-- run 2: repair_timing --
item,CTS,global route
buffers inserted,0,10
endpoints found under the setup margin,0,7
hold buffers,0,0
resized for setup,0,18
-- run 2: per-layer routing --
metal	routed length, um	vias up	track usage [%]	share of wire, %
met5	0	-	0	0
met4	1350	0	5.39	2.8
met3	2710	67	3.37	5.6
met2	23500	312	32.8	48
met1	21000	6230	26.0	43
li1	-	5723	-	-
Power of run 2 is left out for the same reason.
• • • • • • •
Return the records in full, exactly as they read.

-- run 2: repair_timing --
item,CTS,global route
buffers inserted,0,10
endpoints found under the setup margin,0,7
hold buffers,0,0
resized for setup,0,18
-- run 2: per-layer routing --
metal	routed length, um	vias up	track usage [%]	share of wire, %
met5	0	-	0	0
met4	1350	0	5.39	2.8
met3	2710	67	3.37	5.6
met2	23500	312	32.8	48
met1	21000	6230	26.0	43
li1	-	5723	-	-
Power of run 2 is left out for the same reason.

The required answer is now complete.